-- Data in this exercise --
**config.mk**
```make
export PLATFORM = sky130hd
export DESIGN_NAME = lab3_encoder_8to3
export DESIGN_NICKNAME = d
export VERILOG_FILES = /design/src/rtl/lab3_encoder_8to3.sv
export SDC_FILE = /design/constraint.sdc
export NUM_CORES = 1
export LEC_CHECK = 0
export CAP_MARGIN = 15
export CELL_PAD_IN_SITES_DETAIL_PLACEMENT = 0
export CELL_PAD_IN_SITES_GLOBAL_PLACEMENT = 1
export CORE_UTILIZATION = 32
export DETAILED_ROUTE_END_ITERATION = 10
export GPL_TIMING_DRIVEN = 0
export PLACE_DENSITY = 0.83
export SETUP_SLACK_MARGIN = 0.5
export SLEW_MARGIN = 10
export SYNTH_ARGS = -nofsm -noshare
export SYNTH_HDL_FRONTEND = slang
export SYNTH_SLANG_ARGS = --single-unit
```
**constraint.sdc**
```tcl
create_clock -name clk -period 1.53 [get_ports clk]
set_input_delay 0.459 -clock clk [delete_from_list [all_inputs] [get_ports clk]]
set_output_delay 0.459 -clock clk [all_outputs]
set_load 0.01 [all_outputs]
```
**src/rtl/lab3_encoder_8to3.sv**
```systemverilog
// lab3_encoder_8to3: latches request pulses and hands out one pending index at a time over valid/ready.
// Define LAB3_ENC_ROUND_ROBIN_EN for round-robin selection; fixed highest-index priority otherwise.
module lab3_encoder_8to3 (
    input  logic       clk,
    input  logic       rst_n,
    input  logic [7:0] req,
    input  logic       ready,
    output logic       valid,
    output logic [2:0] idx,
    output logic [7:0] pending,
    output logic       overrun
);
    typedef enum logic {IDLE, PRESENT} state_t;
    state_t state_q, state_d;
    logic [7:0] pending_q, pending_d, clr;
    logic [2:0] idx_q, idx_d, sel;
    logic valid_q, valid_d, overrun_q, overrun_d, hs;
    assign hs = valid_q && ready;
    assign clr = hs ? 8'(1) << idx_q : '0;
    // a request landing on the bit being acked re-arms it instead of counting as an overrun
    assign pending_d = (pending_q & ~clr) | req;
    assign overrun_d = |(req & pending_q & ~clr);
`ifdef LAB3_ENC_ROUND_ROBIN_EN
    logic [2:0] ptr_q, cand;
    always_comb begin
        sel = '0;
        cand = '0;
        for (int k = 8; k >= 1; k--) begin
            cand = ptr_q + 3'(k);
            if (pending_q[cand]) sel = cand;
        end
    end
    always_ff @(posedge clk or negedge rst_n)
        if (!rst_n) ptr_q <= 3'd7;
        else if (hs) ptr_q <= idx_q;
`else
    always_comb begin
        sel = '0;
        for (int i = 0; i < 8; i++)
            if (pending_q[i]) sel = 3'(i);
    end
`endif
    // selection only happens in IDLE, so a presented index is never preempted
    always_comb begin
        state_d = state_q;
        idx_d = idx_q;
        valid_d = valid_q;
        if (state_q == IDLE) begin
            valid_d = 1'b0;
            if (pending_q != '0) begin
                idx_d = sel;
                valid_d = 1'b1;
                state_d = PRESENT;
            end
        end else if (ready) begin
            valid_d = 1'b0;
            state_d = IDLE;
        end
    end
    always_ff @(posedge clk or negedge rst_n) begin
        if (!rst_n) begin
            state_q <= IDLE;
            pending_q <= '0;
            idx_q <= '0;
            valid_q <= 1'b0;
            overrun_q <= 1'b0;
        end else begin
            state_q <= state_d;
            pending_q <= pending_d;
            idx_q <= idx_d;
            valid_q <= valid_d;
            overrun_q <= overrun_d;
        end
    end
    assign valid = valid_q;
    assign idx = idx_q;
    assign pending = pending_q;
    assign overrun = overrun_q;
endmodule

```
Word level (Yosys, flattened, before mapping)
Cells that the tools add are included.
- register bits: 14
- output and inout bits: 13
- equal/unequal tests: 1
- shift operators: 1
- muxes and demuxes: 13
- bitwise operators: 6
- reductions and logical operators: 4
- operator list (operator ; count):
    AND 8 bit ; 3
    two-way mux 3 bit ; 5
    two-way mux 8 bit ; 1
    NOT 8 bit ; 1
    bitwise OR 8 bit ; 1
    nonzero test 8 bit ; 1
    OR reduction 8 bit ; 1
    << shifter 1 x 3 -> 8 bit (first input constant) ; 1
    two-way mux 1 bit ; 6
    two-way mux 2 bit ; 1
    != test 2 bit (second input constant) ; 1
    AND reduction 2 bit ; 1
    logical AND 1 bit ; 1
    NOT 1 bit ; 1

Logic depth before layout (Yosys ltp)
- depth in word-level cells: 7
- depth in mapped cells: 6
- gate-level depth less buffers: 4

Worst setup path after synthesis
OpenSTA, ideal clock, no wires.
- kind: in2reg
- start point: input port ready
- end point: register overrun_q, in the netlist overrun
- setup time: 140 ps
- data arrival time: 1169 ps
- required time: 1390 ps
- path slack: 221 ps
- stages: 6
- cell sequence: buf_6 nor2b_4 buf_6 a21oi_1 nor4_1 nand4_1
- word-level cells in the longest chain between the ends: 5
- RTL lines (item ; RTL line ; RTL):
    start: declaration ; 7 ; input logic ready,
    logical AND 1 bit ; 18 ; assign hs = valid_q && ready;
    two-way mux 8 bit ; 19 ; assign clr = hs ? 8'(1) << idx_q : '0;
    NOT 8 bit ; 22 ; assign overrun_d = |(req & pending_q & ~clr);
    AND 8 bit ; 22 ;
    OR reduction 8 bit ; 22 ;
    via overrun_d ; 17 ; logic valid_q, valid_d, overrun_q, overrun_d, hs;
    end signal: assignment ; 72 ; overrun_q <= overrun_d;
    end: declaration ; 17 ;
The timed path passes the listed nets, and every way through them passes these cells.
A chain may end at the register's enable or synchronous reset.

Final worst setup path
- start point: register pending_q[6], in the netlist pending[6]
- end point: register idx_q[0], in the netlist idx[0]
- word-level cells in the longest chain between the ends: 2
- elaborated cells between the ends (all ways): 4
- RTL lines (item ; RTL line ; RTL):
    start: declaration ; 15 ; logic [7:0] pending_q, pending_d, clr;
    start signal: assignment ; 69 ; pending_q <= pending_d;
    nonzero test 8 bit or two-way mux 3 bit (tied branches) ; 50, 40 ;
    AND reduction 2 bit (no line) or two-way mux 3 bit (tied branches) ; - ;
    end signal: assignment ; 70 ; idx_q <= idx_d;
    end: declaration ; 16 ; logic [2:0] idx_q, idx_d, sel;
Parallel ways exist; a longest one is shown, timed or not.

==> impl_metrics.env <==
export IMPL_fmax_ghz=0.690
export IMPL_fin_skew_ps=0.926
export IMPL_pin_count=24
export IMPL_fin_area_sq_um=1340
export IMPL_final_nets=139
export IMPL_hold_viol_final=0
export IMPL_drt_pass1_iter_count=4
export IMPL_synth_most_common_cell="dfrtp_1"
export IMPL_antenna_found_initial=0
export IMPL_worstSetupStartpointType="flop"
export IMPL_grt_use_total_pct=18.0
export IMPL_fin_total_pwr_mw=1.60
export IMPL_syn_inst=73
export IMPL_seqCellArea_sq_um=360
export IMPL_synth_common_cells="dfrtp_1 (14), a21o_1 (9), nand2_1 (9)"
export IMPL_synth_distinct_cells=21
export IMPL_hold_class="input pin to asynchronous set/reset pin"
export IMPL_fin_crit_sh_pct=94.7
export IMPL_wl_met1_um=961
export IMPL_grt_pass1_vias=738
export IMPL_cp_end_kind="flop"
export IMPL_ys_warn_count=0
export IMPL_clock_latency_ps=290
export IMPL_cts_buffers=3
export IMPL_start_util_pct=35.4
export IMPL_rows=16
export IMPL_cts_hold_buf=0
export IMPL_vdd_drop_max_uv=652
export IMPL_synth_top_area_cell="dfrtp_1"
export IMPL_via_per_inst=5.31
export IMPL_leakage_nw=0.595
export IMPL_route_met3_wl_um=140
export IMPL_cts_tree="done"
export IMPL_top_layer_used="met4"
export IMPL_reg2reg_depth=5
export IMPL_critPathArrivalTime_ps=1610
export IMPL_clock_sinks=14
export IMPL_yosysSeqAreaShare_pct=48.4
export IMPL_place_hpwl_um=1240
export IMPL_drv_slew=0
export IMPL_wl_met2_um=1250
export IMPL_ant_nets=0
export IMPL_timing_hold_ws_ps=281
export IMPL_dr_first_iter_drc_count=22
export IMPL_htree_levels=1
export IMPL_crit_type="flop to flop"
export IMPL_gp_congestion=0.743
export IMPL_ys_ff_latch=14
export IMPL_grt_remaining_overflow=0
export IMPL_slew_headroom_pct=58.1
export IMPL_drive_gt1_share_pct=57.5
export IMPL_place_area_sq_um=1010
export IMPL_setup_violations=0
export IMPL_clk_pin_slew_ps=90
export IMPL_die_w_um=49.5
export IMPL_rrSetupSlack_ps=80
export IMPL_power_density_nw_per_um2=1200
export IMPL_grt_max_degree=15
export IMPL_period_needed_ps=1450
export IMPL_antenna_cells=0
export IMPL_cp_max_fo=6
export IMPL_avgSynthCellArea_sq_um=9.91
export IMPL_wl_per_cell_um=15.6
export IMPL_synth_cell_area_sq_um=723
export IMPL_area_growth_pct=84.6
export IMPL_r2r_start="pending[6]$_DFF_PN0_"
export IMPL_core_sq_um=2040
export IMPL_dieArea_sq_um=2450
export IMPL_r2r_end="idx[0]$_DFFE_PN0P_"
export IMPL_syn_num_nets=84
export IMPL_startpoint="pending[6]$_DFF_PN0_"
export IMPL_clk_path_buf_depth=2
export IMPL_die_y_um=49.5
export IMPL_async_flop_share_pct=100
export IMPL_synthFlopType="dfrtp_1"
export IMPL_synth_top_cell_area_share_pct=48.4
export IMPL_drc=0
export IMPL_outcome="finished, final reports clean"
export IMPL_wirelength_um=2400
export IMPL_fin_setup_tns_ps=0
export IMPL_drv_cap=0
export IMPL_io_buffers=22
export IMPL_grt_pass1_wl_um=3280
export IMPL_vias=817
export IMPL_utilization_pct=65.4
export IMPL_fillers=175
export IMPL_rsz0062_at_grt="yes"
export IMPL_worst_ep_required_time_ps=1690
export IMPL_synth_edff_count=0
export IMPL_yosys_top_cells_area="dfrtp_1 (48%), a21o_1 (9.3%), nand2_1 (4.7%), buf_6 (4.7%), a21oi_1 (4.2%)"
export IMPL_ctsRootBufferMaster="clkbuf_4"
export IMPL_multi_input_area_sq_um=422
export IMPL_worstMarginPinSlew_ps=628
export IMPL_crit_path_end="idx[0]$_DFFE_PN0P_"
## flip-flops by register name (all words and copies together), names as in the netlist
signal,flops
pending,8
valid,1
idx,3
state_q,1
overrun,1
## cells in the final DEF (no fill, tap or decap), drive strengths merged
| cell | synthesis | routed |
|---|---|---|
| nor2b | 1 | 1 |
| dlygate4sd2 | 0 | 1 |
| dfrtp | 14 | 14 |
| o21bai | 1 | 1 |
| nand2b | 1 | 1 |
| a31o | 1 | 1 |
| a21o | 9 | 9 |
| clkbuf | 0 | 5 |
| nor2 | 3 | 3 |
| nor3b | 1 | 1 |
| nor3 | 2 | 2 |
| inv | 3 | 3 |
| nor4 | 3 | 3 |
| o21ai | 2 | 2 |
| nand4 | 1 | 1 |
| clkdlybuf4s50 | 0 | 8 |
| and3b | 2 | 2 |
| nand3 | 6 | 6 |
| and3 | 1 | 1 |
| a21oi | 6 | 6 |
| nand2 | 9 | 9 |
| buf | 3 | 43 |
| a31oi | 4 | 4 |
## through the flow
| step | instances | setup slack [ps] |
|---|---|---|
| after global routing | 154 | 21.4 |
| after floorplan | 73 | 231 |
| final | 154 | 81.5 |
| after CTS | 141 | 88.3 |
| after detailed placement | 122 | -119 |
| after global placement | 122 | -109 |
## per-layer routing
| layer | up-vias | track usage, % |
|---|---|---|
| met5 | - | 0 |
| met4 | 0 | 10.5 |
| met3 | 6 | 4.32 |
| met2 | 35 | 27.7 |
| met1 | 402 | 22.7 |
| li1 | 374 | - |
## power breakdown
part	leakage, nW	internal (mW)	switching [mW]
clock network	0.0210	0.145	0.137
registers	0.129	0.447	0.0787
logic	0.445	0.431	0.357
## logic make-up after synthesis
family | count (synthesis) | share of synthesized area [%]
AO/OA/AOI/OAI | 23 | 20.6
flip-flops | 14 | 48.4
AND/OR/NAND/NOR | 30 | 24.7
buffers and inverters | 6 | 6.23
## how the worst min path moves through the flow
| stage | startpoint | to | slack [ps] | cells after the start |
|---|---|---|---|---|
| 6_report | rst_n | overrun$_DFF_PN0_ | 280 | 1 |
| 5_1_grt | rst_n | pending[4]$_DFF_PN0_ | 360 | 1 |
| 4_1_cts | rst_n | overrun$_DFF_PN0_ | 320 | 1 |
| 3_5_place_dp | state_q$_DFF_PN0_ | idx[2]$_DFFE_PN0P_ | 540 | 1 |
| 3_3_place_gp | state_q$_DFF_PN0_ | idx[2]$_DFFE_PN0P_ | 540 | 1 |
| 2_1_floorplan | rst_n | idx[0]$_DFFE_PN0P_ | 160 | 0 |
## critical path, stage by stage, from the launching register on
cell and delay [ps]:
dfrtp_2 430, buf_6 130, nor4_4 350, a21oi_4 140, nor2_1 190, a31oi_1 80
## layout make-up
class,count,share of cell area (%)
multi-input combinational,53,31.6
tap,27,2.53
sequential,14,27.0
clock buffer,4,2.72
buffer,3,2.81
timing repair buffer,50,32.5
inverter,3,0.843
## what timing repair did
| item | 4_1_cts | 5_1_grt |
|---|---|---|
| endpoints found under the setup margin | 40 | 27 |
| pin swaps | 9 | 6 |
| resized for setup | 72 | 14 |
| buffers inserted | 15 | 13 |
Note: power is estimated with default switching activity, not from simulation.
===== config.mk =====
export PLATFORM = sky130hd
export DESIGN_NAME = core_ctrl
export DESIGN_NICKNAME = d
export VERILOG_FILES = /design/src/rtl/core_ctrl_pkg.sv /design/src/rtl/core_ctrl_wdog.sv /design/src/rtl/core_ctrl.sv
export SDC_FILE = /design/constraint.sdc
export NUM_CORES = 1
export LEC_CHECK = 0
export BUFFER_PORTS_ARGS = -buffer_cell sky130_fd_sc_hd__buf_4
export CORE_MARGIN = 1
export CORE_UTILIZATION = 25
export CTS_CLUSTER_DIAMETER = 150
export DETAILED_ROUTE_END_ITERATION = 8
export SKIP_CTS_REPAIR_TIMING = 1
export SYNTH_ARGS = -nofsm -noshare
export SYNTH_HDL_FRONTEND = slang
export SYNTH_SLANG_ARGS = --single-unit
export TNS_END_PERCENT = 50

===== constraint.sdc =====
create_clock -name clk -period 3.5 [get_ports clk]
set_clock_uncertainty 0.05 [all_clocks]
set_input_delay 0.35 -clock clk [delete_from_list [all_inputs] [get_ports clk]]
set_output_delay 0.35 -clock clk [all_outputs]
set_load 0.03 [all_outputs]
--- config.mk ---
export PLATFORM = sky130hd
export DESIGN_NAME = adc_sdata_responder
export DESIGN_NICKNAME = d
export VERILOG_FILES = /design/src/rtl/adc_sdata_responder.sv
export SDC_FILE = /design/constraint.sdc
export NUM_CORES = 1
export LEC_CHECK = 0
export BUFFER_PORTS_ARGS = -buffer_cell sky130_fd_sc_hd__buf_2
export CAP_MARGIN = 10
export CORE_MARGIN = 1.5
export CORE_UTILIZATION = 35
export CTS_BUF_LIST = sky130_fd_sc_hd__clkbuf_4 sky130_fd_sc_hd__clkbuf_8
export DETAILED_ROUTE_END_ITERATION = 7
export SLEW_MARGIN = 20
export SYNTH_ARGS = -nofsm -noshare
export SYNTH_HDL_FRONTEND = slang
export SYNTH_SLANG_ARGS = --single-unit
--- constraint.sdc ---
create_clock -name clock -period 3.2 [get_ports clock]
set_input_delay 0.48 -clock clock [delete_from_list [all_inputs] [get_ports clock]]
set_output_delay 0.48 -clock clock [all_outputs]
set_load 0.005 [all_outputs]
## config.mk

```make
export PLATFORM = sky130hd
export DESIGN_NAME = l1_arbiter
export DESIGN_NICKNAME = d
export VERILOG_FILES = /design/src/rtl/lc3b_types.sv /design/src/rtl/l1_arbiter.sv
export SDC_FILE = /design/constraint.sdc
export NUM_CORES = 1
export LEC_CHECK = 0
export ABC_AREA = 1
export CAP_MARGIN = 10
export CORE_AREA = 2 2 271 273
export DETAILED_ROUTE_END_ITERATION = 8
export DIE_AREA = 0 0 273 275
export PLACE_DENSITY = 0.4
export SYNTH_ARGS = -nofsm -noshare
export SYNTH_HDL_FRONTEND = slang
export SYNTH_SLANG_ARGS = --single-unit
```

## constraint.sdc

```tcl
create_clock -name clk -period 1.5 [get_ports clk]
set_input_delay 0.3 -clock clk [delete_from_list [all_inputs] [get_ports clk]]
set_output_delay 0.3 -clock clk [all_outputs]
set_load 0.005 [all_outputs]
```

-- Activity --
From the material above, copy each line that includes the word "operators".

-- Response below --
- shift operators: 1
- bitwise operators: 6
- reductions and logical operators: 4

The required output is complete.